Meanwhile, fig. 12A is a diagram explaining an exemplary data structure of the DPU320 shown in fig. 3, according to an embodiment of the present invention.

Referring to fig. 12A and 3, the DPU320 includes: time information 1210 indicating a time of a dialog to be output on a screen; a palette set 1220 for defining a palette set; and dialog region information 1230 for a dialog to be output on the screen. In this case, the palette set 1220 is not defined in the DSU as shown, but is directly defined in the DPU 320.

Meanwhile, fig. 12B is a diagram explaining an exemplary data structure of the DPU320 shown in fig. 3, according to an embodiment of the present invention.

Referring to fig. 12B, the DPU320 includes: time information 1250 for indicating the time of a dialog to be output on the screen; a color update flag 1260; a palette set 1270 used when the color update flag is set to 1; and dialog region information 1280 for a dialog to be output on the screen. In this case, the palette set 1270 is also defined in the DSU shown in fig. 11, and is also stored in the DPU 320. Specifically, to express fade-in/fade-out using continuous reproduction, a palette set 1270 to be used for expressing fade-in/fade-out is defined in the DPU320 in addition to a basic palette set defined in the DSU, and a color update flag 1260 may be set to 1. This will be explained in more detail with reference to fig. 19.

Fig. 13 illustrates the DPU320 illustrated in fig. 11 through 12B, according to an embodiment of the present invention.

Referring to fig. 13, 11, 12A, and 12B, the DPU includes dialog start time information (dialog _ start _ PTS) and dialog end time information (dialog _ end _ PTS)1310 as time information 1110 indicating a time of a dialog to be output onto a screen. In addition, a dialog palette identifier (dialog _ palette _ id) is included as the palette reference information 1120. In the case of fig. 12A, a palette set 1220 may be included instead of the palette reference information 1120. Dialog text information (region _ subtitle)1334 is included as dialog region information 1230 for a dialog to be output, and a region type identifier (region _ style _ id)1332 may be included in order to specify an output type to be applied thereto. The example shown in fig. 13 is only an embodiment of the DPU, and the DPU having the data structure shown in fig. 11 to 12B may be implemented by modification in various ways.

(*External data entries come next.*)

## System
module System(
	clk,
	rst,
	mbed,
	select,
	GreenBlueServoOut,
	RedServoOut,
	BinRecycleServoOut,
	RedBlueServoOut,
	GreenOtherServoOut,
	dispenseBlueLED,
	dispenseComplete,
	dispenseGreenLED,
	dispenseRedLED,
	mainState,
	mbedOutput,
	results,
	sortBlueLED,
	sortComplete,
	sortGreenLED,
	sortRedLED
);
input	clk;
input	rst;
input	[6:0] mbed;
input	[0:0] select;
output	GreenBlueServoOut;
output	RedServoOut;
output	BinRecycleServoOut;
output	RedBlueServoOut;
output	GreenOtherServoOut;
output	[0:0] dispenseBlueLED;
output	[0:0] dispenseComplete;
output	[0:0] dispenseGreenLED;
output	[0:0] dispenseRedLED;
output	[4:0] mainState;
output	[2:0] mbedOutput;
output	[2:0] results;
output	[0:0] sortBlueLED;
output	[0:0] sortComplete;
output	[0:0] sortGreenLED;
output	[0:0] sortRedLED;
wire	[1:0] conDispenseColour;
wire	[0:0] conDispenseStart;
wire	[2:0] conSortColour;
wire	[0:0] conSortStart;
wire	[2:0] controllerOutput;
wire	[0:0] dispenseComplete_ALTERA_SYNTHESIZED;
wire	[9:0] mainBinRecycle;
wire	[1:0] mainDispenseColour;
wire	[0:0] maindispenseStart;
wire	[9:0] mainGreenBlue;
wire	[9:0] mainGreenOther;
wire	[9:0] mainRed;
wire	[9:0] mainRedBlue;
wire	[2:0] mainSortColour;
wire	[0:0] mainSortStart;
wire	[2:0] maintenanceOutput;
wire	[9:0] normalBinRecycle;
  ...
Size in the first run: roughly 18,000 um2 of cells after synthesis.
Settings: LEC_CHECK=0, CAP_MARGIN=20, CELL_PAD_IN_SITES_DETAIL_PLACEMENT=2, CELL_PAD_IN_SITES_GLOBAL_PLACEMENT=2, CORE_MARGIN=7, CORE_UTILIZATION=57, CTS_CLUSTER_DIAMETER=261, MIN_ROUTING_LAYER=met1, PLACE_DENSITY_LB_ADDON=0.2, SLEW_MARGIN=20; clock period 4.81 ns.
run.sh (not shown) runs the stock make flow with config.mk's settings and CLKGATE_MAP_FILE=.
The baseline failed in 3_1_place_gp_skip_io.
Edit:
- CELL_PAD_IN_SITES_DETAIL_PLACEMENT: 2 -> not set
- CELL_PAD_IN_SITES_GLOBAL_PLACEMENT: 2 -> not set
- CORE_MARGIN: 7 -> 2
- CORE_UTILIZATION: 57 -> 40
- CTS_CLUSTER_DIAMETER: 261 -> not set
- MIN_ROUTING_LAYER: met1 -> not set
- PLACE_DENSITY_LB_ADDON: 0.2 -> not set
- clock period: 4.81 -> 10.0 ns (I/O delays scaled with it)
This time the run completed with no timing, DRC or antenna violations.
Synthesized cell count is unchanged.
Area after synthesis does not change.
Die area climbs by about 27%.
Edit:
- CORE_UTILIZATION: 40 -> 70
- SETUP_SLACK_MARGIN: not set -> 0.01
- clock period: 10.0 -> 3.16 ns (I/O delays scaled with it)
What happened:
- non-clock buffer count rose by 14
- cell area fell by 0.92%
- routed wire length barely changes
- via count rose by 2.2%
- sequential power rose to 3.2 times its value
- worst setup slack got worse by 4.0 ns
- final cell count fell by 9.7%
- global-route usage rose by 11 points
- power rose to 3.2 times its value
- flip-flop count is unchanged
- combinational power rose to 3.3 times its value
Edit:
- CORE_UTILIZATION: 70 -> 72
- CTS_CLUSTER_SIZE: not set -> 10
- HOLD_SLACK_MARGIN: not set -> 0.29
- PLACE_DENSITY_LB_ADDON: not set -> 0.12
- SETUP_SLACK_MARGIN: 0.01 -> 0.92
After rerunning:
- wire length is higher by 6.6%
- power is lower by 5.3%
- clock-buffer cell count is higher by 4
- die size is lower by about 2.7%
- core utilization is higher by 1.2 points
- cell area hardly moves

---

System again, from the RTL that the note above started with.
make LEC_CHECK=0 ABC_AREA=1 CAP_MARGIN=30 CELL_PAD_IN_SITES_DETAIL_PLACEMENT=2 CORE_ASPECT_RATIO=1.76 CORE_MARGIN=2 CORE_UTILIZATION=40 CTS_CLUSTER_DIAMETER=299 MAX_ROUTING_LAYER=met4 SLEW_MARGIN=20 finish   # period 4.36 ns
Then changed:
- CAP_MARGIN: 30 -> 20
- CELL_PAD_IN_SITES_DETAIL_PLACEMENT: 2 -> not set
- CORE_ASPECT_RATIO: 1.76 -> not set
- CORE_UTILIZATION: 40 -> 72
- CTS_CLUSTER_DIAMETER: 299 -> not set
- MAX_ROUTING_LAYER: met4 -> not set
- clock period: 4.36 -> 5.27 ns (I/O delays scaled with it)
Synthesized cell count stays the same.
Critical path depth stays the same.
Worst hold slack gets worse by 40 ps.
Global-route usage shrinks by 8.4 points.
Setup slack improved by 270 ps.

Fig. 14 is a diagram for explaining a data structure of dialog text information (region _ subtitle) shown in fig. 13.

Referring to fig. 14, the dialog text information 1134 shown in fig. 11, the dialog text information 1234 shown in fig. 12A, the dialog text information 1284 shown in fig. 12B, and the dialog text 1334 shown in fig. 13 include inline type information 1410 and dialog text 1420 as output types of the dialog with the emphasized portion.

Fig. 15 illustrates dialog text information 1334 shown in fig. 13 in accordance with an embodiment of the present invention. As shown in fig. 15, the dialog text information 1334 is executed by inline type information (inline style)1510 and dialog text (text string) 1520. In addition, information indicating the end of the intra-row type is preferably included in the embodiment shown in FIG. 15. Unless the end portion of the inline type is defined, the inline type that was specified may be applied successively later, contrary to the manufacturer's intent.

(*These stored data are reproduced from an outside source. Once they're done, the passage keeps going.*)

==> willow <==
Design GameModeEazy, start of the top module:
module GameModeEazy(
input wire clk,
input wire rst,
input wire load,
input wire [63:0] load_board,
input wire [3:0]btn,
input wire [3:0]mode,
output wire [63:0] num,
output wire [15:0] judge
    );
make LEC_CHECK=0 CAP_MARGIN=20 CORE_MARGIN=2 CORE_UTILIZATION=72 CTS_CLUSTER_SIZE=91 GPL_ROUTABILITY_DRIVEN=1 PLACE_DENSITY_LB_ADDON=0.22 SETUP_SLACK_MARGIN=3.85 SLEW_MARGIN=20 TNS_END_PERCENT=5 finish   # period 13.4 ns
run.sh (not shown) runs the stock make flow with config.mk's settings and CLKGATE_MAP_FILE=.
==> zinc (differences from willow) <==
CORE_UTILIZATION = 41   (was 72)
CTS_CLUSTER_SIZE = not set   (was 91)
PLACE_DENSITY_LB_ADDON = not set   (was 0.22)
SETUP_SLACK_MARGIN = not set   (was 3.85)
TNS_END_PERCENT = not set   (was 5)
==> flow/constraint.sdc (replaced) <==
create_clock -name core_clock -period 27.6 [get_ports {clk}]
set_input_delay 5.5200 -clock core_clock [delete_from_list [all_inputs] [get_ports {clk}]]
set_output_delay 5.5200 -clock core_clock [all_outputs]
set_load 0.01 [all_outputs]
==> comparison <==
- Against willow, the die size of zinc is larger by 74%.
- Synthesized cell count is the same in willow and zinc.
- Area after synthesis is the same in willow and zinc.
- zinc went through all stages and came out clean. willow died in detailed placement (3_5_place_dp) with DPL-0038.
==> figures <==
	willow	zinc
Outcome	did not finish	timing/DRC/antenna clean
Last stage reached	detailed placement (3_5_place_dp)	-
Number of port buffers	154	154
Core Density at Floorplan	0.729	0.413
Dominant register cell in the synthesized netlist	sky130_fd_sc_hd__dfxtp_1	sky130_fd_sc_hd__dfxtp_1
Area fraction in compound gates	0.443	0.443
Gate Count Post-Synth	6,829	6,829
Mux share	0.0814	0.0814
Leading area contributor after synthesis	sky130_fd_sc_hd__a21oi_1	sky130_fd_sc_hd__a21oi_1
Final estimated routing congestion in global placement	1.43	1.12
Xor and xnor area share after synthesis	0.0621	0.0621
Std-Cell Core Area	61,700 µm²	109,000 µm²
Most frequent cell after synthesis	sky130_fd_sc_hd__a21oi_1	sky130_fd_sc_hd__a21oi_1
EDFF count, synth	3	3
Cell area after technology mapping	45,000 µm²	45,000 µm²
Die Y-Extent	254 µm	335 µm
Total number of placement rows	91	121
Post-synth regs	69	69
Cell Type Count	149	149
Area share of the largest cell type after synthesis	0.0690	0.0690
Area of the die	64,500 µm²	112,000 µm²
Floorplan die width	254 µm	335 µm
Post-synth net total	7,016	7,016
Simple-Gate Fraction of Synth Area	0.282	0.282

==> run a: inputs <==
Starting RTL as in the previous note.
==> flow/design.v (excerpt) <==
module GameModeEazy(
input wire clk,
input wire rst,
input wire load,
input wire [63:0] load_board,
input wire [3:0]btn,
input wire [3:0]mode,
output wire [63:0] num,
output wire [15:0] judge
    );
make LEC_CHECK=0 CAP_MARGIN=20 CORE_MARGIN=2 CORE_UTILIZATION=40 PLACE_DENSITY_LB_ADDON=0.11 SLEW_MARGIN=15 finish   # period 28.0 ns
==> run b: changes against run a <==
Settings changed: CORE_UTILIZATION 40 to 58, PLACE_DENSITY_LB_ADDON 0.11 to unset, SETUP_SLACK_MARGIN set to 3.32, SLEW_MARGIN 15 to 20.
==> flow/constraint.sdc (replaced) <==
create_clock -name core_clock -period 18.1 [get_ports {clk}]
set_input_delay 3.6200 -clock core_clock [delete_from_list [all_inputs] [get_ports {clk}]]
set_output_delay 3.6200 -clock core_clock [all_outputs]
set_load 0.01 [all_outputs]
==> run c: changes against run a <==
Settings changed: CAP_MARGIN 20 to 5, CELL_PAD_IN_SITES_GLOBAL_PLACEMENT set to 3, MAX_ROUTING_LAYER set to met5, TNS_END_PERCENT set to 40.
==> run d: changes against run a <==
Settings changed: ABC_AREA set to 0, CELL_PAD_IN_SITES_GLOBAL_PLACEMENT set to 3, CORE_MARGIN 2 to 9, CORE_UTILIZATION 40 to 27, CTS_CLUSTER_DIAMETER set to 322, CTS_CLUSTER_SIZE set to 100, HOLD_SLACK_MARGIN set to -0.09, PLACE_DENSITY_LB_ADDON 0.11 to unset, SLEW_MARGIN 15 to 20.
==> summary of the runs <==
- Cell count, lowest first: run c, run a, run d.
- Wire length: run c < run a < run d.
- Flip-flop count is the same in run d and run a.
- Critical path depth: run d is higher than run a (3).
- The lowest clock skew belongs to run a, the highest to run c.
- In run d the register-to-register slack is worse than in run a, by 150 ps.
- Run b stopped in global routing, error GRT-0116. Run d completed without violations. Run c passed the timing, design-rule and antenna checks. Run a completed without violations.
==> figures <==
Half-perimeter wire length after placement: run c 212,300 um; run b 224,500 um; run d 264,300 um; run a 219,400 um
CTS clock-pin slew for the worst setup and hold paths: run c 80 ps; run b -; run d 90 ps; run a 80 ps
Critical-path cell with the highest stage delay: run c buf_2; run b -; run d nor2_1; run a nor2_1
Detailed-router iteration count before antenna repair: run c 7; run b -; run d 6; run a 10
Reg2Reg Setup Slack: run c 850 ps; run b -; run d 950 ps; run a 1100 ps
Number of max-slew violations in the final report: run c 0; run b -; run d 0; run a 0
Most prevalent standard cell on the critical path: run c mux4_2; run b -; run d buf_4; run a buf_4
Result of the run: run c finished clean; run b did not finish; run d finished clean; run a finished clean
Failing step: run c -; run b global routing; run d -; run a -
Final #Nets: run c 7,168; run b -; run d 7,258; run a 7,229
#MultiIn Comb: run c 6,020; run b -; run d 6,020; run a 6,020
Initial cell density of the core: run c 40.16%; run b 58.37%; run d 27.21%; run a 40.16%

==> inputs of run F <==
Starting RTL as in the previous note.
make LEC_CHECK=0 CAP_MARGIN=30 CELL_PAD_IN_SITES_GLOBAL_PLACEMENT=3 CORE_MARGIN=2 CORE_UTILIZATION=40 CTS_CLUSTER_SIZE=28 GPL_TIMING_DRIVEN=0 HOLD_SLACK_MARGIN=0.21 MAX_ROUTING_LAYER=met5 MIN_ROUTING_LAYER=met2 PLACE_DENSITY=0.54 SLEW_MARGIN=15 TNS_END_PERCENT=40 finish   # period 28.0 ns
==> run B (differences from run F) <==
- CAP_MARGIN: 30 -> 20
- CELL_PAD_IN_SITES_GLOBAL_PLACEMENT: 3 -> unset
- CORE_UTILIZATION: 40 -> 72
- CTS_CLUSTER_SIZE: 28 -> unset
- GPL_ROUTABILITY_DRIVEN: unset -> 1
- GPL_TIMING_DRIVEN: 0 -> unset
- HOLD_SLACK_MARGIN: 0.21 -> unset
- MAX_ROUTING_LAYER: met5 -> unset
- MIN_ROUTING_LAYER: met2 -> unset
- PLACE_DENSITY: 0.54 -> unset
- PLACE_DENSITY_LB_ADDON: unset -> 0.22
- SLEW_MARGIN: 15 -> 20
- TNS_END_PERCENT: 40 -> unset
==> flow/constraint.sdc (replaced) <==
create_clock -name core_clock -period 13.4 [get_ports {clk}]
set_input_delay 2.6800 -clock core_clock [delete_from_list [all_inputs] [get_ports {clk}]]
set_output_delay 2.6800 -clock core_clock [all_outputs]
set_load 0.01 [all_outputs]
==> run A (differences from run F) <==
- CAP_MARGIN: 30 -> 5
- CTS_CLUSTER_SIZE: 28 -> unset
- GPL_TIMING_DRIVEN: 0 -> unset
- HOLD_SLACK_MARGIN: 0.21 -> unset
- MAX_ROUTING_LAYER: met5 -> unset
- MIN_ROUTING_LAYER: met2 -> unset
- PLACE_DENSITY: 0.54 -> unset
- PLACE_DENSITY_LB_ADDON: unset -> 0.11
- TNS_END_PERCENT: 40 -> 90
==> run E (differences from run F) <==
- CAP_MARGIN: 30 -> 20
- CELL_PAD_IN_SITES_GLOBAL_PLACEMENT: 3 -> unset
- CORE_UTILIZATION: 40 -> 58
- CTS_CLUSTER_SIZE: 28 -> unset
- GPL_ROUTABILITY_DRIVEN: unset -> 1
- GPL_TIMING_DRIVEN: 0 -> unset
- HOLD_SLACK_MARGIN: 0.21 -> unset
- MAX_ROUTING_LAYER: met5 -> unset
- MIN_ROUTING_LAYER: met2 -> unset
- PLACE_DENSITY: 0.54 -> unset
- SLEW_MARGIN: 15 -> 20
- TNS_END_PERCENT: 40 -> unset
==> flow/constraint.sdc (replaced) <==
create_clock -name core_clock -period 21.9 [get_ports {clk}]
set_input_delay 4.3800 -clock core_clock [delete_from_list [all_inputs] [get_ports {clk}]]
set_output_delay 4.3800 -clock core_clock [all_outputs]
set_load 0.01 [all_outputs]
==> results.txt <==
Physical implementation.

- The instance count after placement with tap cells included is between 8,000 and 9,000.
- The core footprint is roughly 110,000 um2.
- The post-CTS setup buffer count is between 90 and 100.
- The flow did not finish.
- The busiest layer in global routing is met3.
- The tool reported: "[ERROR GRT-0116] Global routing finished with congestion. Check the congestion regions in the DRC Viewer".
- The stage where the run ended is 5_1_grt.
- In this run the deepest clock path goes through 2 buffers.
- The floorplan utilization is 0.402.
The numbers above come from run F.

==> results.txt <==
Physical implementation.

- The first error in the log reads "[ERROR DPL-0038] Utilization greater than 100%, impossible to legalize".
- The average cell area after synthesis is 6.59 um2.
- The synthesized netlist contains ~150 unique library cells.
- The core footprint is 61,700 um2.
- The stage where the run ended is 3_5_place_dp.
- In the floorplan report the effective utilization is 0.729.
- The run stopped with a tool error.
- The total nets after synthesis is ~7,000.
The numbers above come from run B.

==> results.txt <==
Physical implementation.

- For this run, the total global-route usage over all layers was measured as 0.930.
- On met3, the global router reports a usage of 0.846.
- The cell with the most instances after synthesis is sky130_fd_sc_hd__a21oi_1.
- The number of clock sinks came to 69.
- It got as far as 5_1_grt and failed there.
- The global routing stage identified its most utilized layer as met2.
- The floorplan utilization is 0.584.
- After detailed placement, the design holds a cell count of a little over 10,000.
- The tool reported: "[ERROR GRT-0116] Global routing finished with congestion. Check the congestion regions in the DRC Viewer".
- CTS reports a maximum clock tree buffer depth of 2.
- The run stopped with a tool error.
- The post-synthesis simple-gate area fraction is 0.282.
- According to the floorplan report, the placeable core area is 77,100 um2.
The numbers above come from run E.

==> results.txt <==
Implementation numbers.

- The floorplan utilization is 0.402.
- The global routing stage identified its most utilized layer as met2.
- Looking at the clock tree report, the maximum root-to-sink buffer count equals 2.
- The core footprint is roughly 110,000 um2.
- The instance count after placement with tap cells included is approximately 8,400.
- The number of antenna diodes is 9.
- Looking at the post-CTS report, the setup buffer insertion count equals 8.
- The flow ran to the end and the layout has no timing, DRC or antenna violations.
- Per STA, the startpoint of the critical path is btn[1].
- After clock tree synthesis, the flow added hold-fix buffers numbering 0.
- The routed layout reports a DRC error count of 0.
- The violation count after the first detailed-routing iteration is 9,572.
The numbers above come from run A.


==> inputs of v38 <==
GameModeEazy again, from the RTL that the note above started with.
==> flow/design.v (excerpt) <==
module GameModeEazy(
input wire clk,
input wire rst,
input wire load,
input wire [63:0] load_board,
input wire [3:0]btn,
input wire [3:0]mode,
output wire [63:0] num,
output wire [15:0] judge
    );
Settings: LEC_CHECK=0, CAP_MARGIN=0, CORE_MARGIN=2, CORE_UTILIZATION=72, CTS_CLUSTER_SIZE=90, GPL_ROUTABILITY_DRIVEN=1, PLACE_DENSITY_LB_ADDON=0.22, SETUP_SLACK_MARGIN=2.54, SLEW_MARGIN=20; clock period 13.4 ns.
==> v20: changes against v38 <==
==> flow/config.mk (replaced) <==
export PLATFORM = sky130hd
export DESIGN_NAME = GameModeEazy
export DESIGN_NICKNAME = GameModeEazy
export VERILOG_FILES = /design/flow/design.v
export SDC_FILE = /design/flow/constraint.sdc
export NUM_CORES = 4
export LEC_CHECK = 0
export ABC_AREA = 1
export CAP_MARGIN = 20
export CORE_MARGIN = 2
export CORE_UTILIZATION = 50
export GPL_ROUTABILITY_DRIVEN = 1
export SLEW_MARGIN = 20
export TNS_END_PERCENT = 15
==> flow/constraint.sdc (replaced) <==
create_clock -name core_clock -period 16.5 [get_ports {clk}]
set_input_delay 3.3000 -clock core_clock [delete_from_list [all_inputs] [get_ports {clk}]]
set_output_delay 3.3000 -clock core_clock [all_outputs]
set_load 0.01 [all_outputs]
==> v17: changes against v38 <==
==> flow/config.mk (replaced) <==
export PLATFORM = sky130hd
export DESIGN_NAME = GameModeEazy
export DESIGN_NICKNAME = GameModeEazy
export VERILOG_FILES = /design/flow/design.v
export SDC_FILE = /design/flow/constraint.sdc
export NUM_CORES = 4
export LEC_CHECK = 0
export CAP_MARGIN = 20
export CORE_MARGIN = 2
export CORE_UTILIZATION = 51
export GPL_ROUTABILITY_DRIVEN = 1
export SLEW_MARGIN = 20
==> flow/constraint.sdc (replaced) <==
create_clock -name core_clock -period 21.3 [get_ports {clk}]
set_input_delay 4.2600 -clock core_clock [delete_from_list [all_inputs] [get_ports {clk}]]
set_output_delay 4.2600 -clock core_clock [all_outputs]
set_load 0.01 [all_outputs]
==> comparison <==
v38 ended with an error in detailed placement (3_5_place_dp). v20 finished but failed the layout checks on setup timing. v17 ended with an error in global routing (5_1_grt) (GRT-0232). In synthesized area, v38 and v17 do not differ. Between v17 and v20, the lower die area is in v20 (gap 21%, measured against v20). Synthesized cell count is the same in v17 and v38.

==> inputs of wip/violet <==
Starting RTL as in the previous note.
Design GameModeEazy, start of the top module:
module GameModeEazy(
input wire clk,
input wire rst,
input wire load,
input wire [63:0] load_board,
input wire [3:0]btn,
input wire [3:0]mode,
output wire [63:0] num,
output wire [15:0] judge
    );
reg [63:0] num_reg; 
reg [63:0] num_reg_last;
reg [3:0]position_reg;
reg [1:0]count;
assign num = num_reg;
judge m0(.num(num),.judge(judge));
always @ (posedge clk)
if (rst) begin
	num_reg = 64'b0001000000000000000000000000000000000000000000000000000000010000;
	count = 2'b00;
end
else if (load) begin
	num_reg = load_board;
end
else if (mode==4'b0011) begin
	if (count==2'b11) count=2'b00; else count=count+1'b1;
	num_reg_last=num_reg;
		if (btn[0]==1)
		begin		
			if (num_reg[3:0]==4'b0000)
				begin
					num_reg[3:0]=num_reg[19:16];
					num_reg[19:16]=4'b0000;
				end
			if (num_reg[7:4]==4'b0000)
				begin
					num_reg[7:4]=num_reg[23:20];
					num_reg[23:20]=4'b0000;
				end	
			if (num_reg[11:8]==4'b0000)
				begin
					num_reg[11:8]=num_reg[27:24];
					num_reg[27:24]=4'b0000;
				end	
			if (num_reg[15:12]==4'b0000)
				begin
					num_reg[15:12]=num_reg[31:28];
					num_reg[31:28]=4'b0000;
				end	
			if (num_reg[19:16]==4'b0000)
				begin
					num_reg[19:16]=num_reg[35:32];
					num_reg[35:32]=4'b0000;
				end
			if (num_reg[23:20]==4'b0000)
				begin
					num_reg[23:20]=num_reg[39:36];
					num_reg[39:36]=4'b0000;
				end	
			if (num_reg[27:24]==4'b0000)
				begin
					num_reg[27:24]=num_reg[43:40];
					num_reg[43:40]=4'b0000;
				end	
			if (num_reg[31:28]==4'b0000)
  ...
Settings: LEC_CHECK=0, ABC_AREA=0, CAP_MARGIN=30, CELL_PAD_IN_SITES_GLOBAL_PLACEMENT=2, CORE_MARGIN=10, CORE_UTILIZATION=59, CTS_CLUSTER_SIZE=85, GPL_ROUTABILITY_DRIVEN=1, MAX_ROUTING_LAYER=met5, PLACE_DENSITY=0.95, SETUP_SLACK_MARGIN=1.23, SLEW_MARGIN=20; clock period 25.1 ns.
==> inputs of wip/onyx, as changes to wip/violet <==
- ABC_AREA: 0 -> not set
- CAP_MARGIN: 30 -> 20
- CELL_PAD_IN_SITES_GLOBAL_PLACEMENT: 2 -> not set
- CORE_MARGIN: 10 -> 2
- CORE_UTILIZATION: 59 -> 58
- CTS_CLUSTER_SIZE: 85 -> not set
- MAX_ROUTING_LAYER: met5 -> not set
- PLACE_DENSITY: 0.95 -> not set
- SETUP_SLACK_MARGIN: 1.23 -> not set
==> flow/constraint.sdc (replaced) <==
create_clock -name core_clock -period 21.8 [get_ports {clk}]
set_input_delay 4.3600 -clock core_clock [delete_from_list [all_inputs] [get_ports {clk}]]
set_output_delay 4.3600 -clock core_clock [all_outputs]
set_load 0.01 [all_outputs]
==> inputs of wip/indigo, as changes to wip/violet <==
- ABC_AREA: 0 -> not set
- CAP_MARGIN: 30 -> 20
- CELL_PAD_IN_SITES_GLOBAL_PLACEMENT: 2 -> not set
- CORE_MARGIN: 10 -> 2
- CORE_UTILIZATION: 59 -> 30
- CTS_CLUSTER_SIZE: 85 -> not set
- MAX_ROUTING_LAYER: met5 -> not set
- PLACE_DENSITY: 0.95 -> not set
- SETUP_SLACK_MARGIN: 1.23 -> not set
==> flow/constraint.sdc (replaced) <==
create_clock -name core_clock -period 28.0 [get_ports {clk}]
set_input_delay 5.6000 -clock core_clock [delete_from_list [all_inputs] [get_ports {clk}]]
set_output_delay 5.6000 -clock core_clock [all_outputs]
set_load 0.01 [all_outputs]
==> notes <==
Synthesized area is the same in wip/indigo and wip/violet. Synthesized cell count is the same in wip/indigo and wip/violet. The lowest die area belongs to wip/onyx, the highest to wip/indigo. wip/indigo completed without violations. wip/onyx failed in 5_1_grt on GRT-0116. wip/violet never finished: it broke off in 3_1_place_gp_skip_io.
==> figures <==
metric	wip/indigo	wip/violet	wip/onyx
Outcome	finished clean	stopped before the end	stopped before the end
Failing step	-	3_1_place_gp_skip_io	5_1_grt
Number of top-level pins	155	-	155
Hold bufs inserted after CTS	0	-	0
Maximum number of buffers from clock root to sink	2	-	2
Master cell of the clock root buffer	sky130_fd_sc_hd__clkbuf_16	-	sky130_fd_sc_hd__clkbuf_16
Number of buffers created by CTS	9	-	9
Buffers inserted by post-CTS timing repair	0	-	189
Core ar.	149000 sq um	75800 sq um	77100 sq um
Total Die Area	153000 sq um	87700 sq um	79800 sq um
Final weighted congestion in routability-driven placement	1.11	-	1.36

Meanwhile, fig. 16 is a diagram explaining constraints in continuously reproducing consecutive DPUs.

Referring to fig. 16 and 13, when it is necessary to continuously reproduce the above-described plurality of DPUs, the following constraints are required.

1) Dialog start time information (dialog _ start _ PTS)1310 defined in the DPU indicates a time when a dialog object starts to be output onto the Graphic Plane (GP), and the graphic plane will be explained later with reference to fig. 17.

2) Dialog end time information (dialog _ end PTS)1310 defined in the DPU indicates a time for resetting a text-based subtitle decoder that processes text-based subtitles, which will be explained later with reference to fig. 17.

3) When it is required to continuously reproduce the above-described DPUs, the dialog end time information (dialog _ end _ PTS) of the current DPU should be identical to the dialog start time information (dialog _ start _ PTS) of the DPU that is subsequently continuously reproduced. That is, in fig. 16, in order to continuously reproduce DPU #2 and DPU #3, session end time information included in DPU #2 should be the same as session start time information included in DPU # 3.

Meanwhile, it is preferable that the DSU according to the present invention satisfies the following limitations.

1) The text-based subtitle stream 220 includes one DSU.

2) The reference number of the user changeable type information item (user _ control _ style) included in all the region types (region _ styles) should be the same.

At the same time, it is preferable that the DPU according to the present invention satisfies the following constraints.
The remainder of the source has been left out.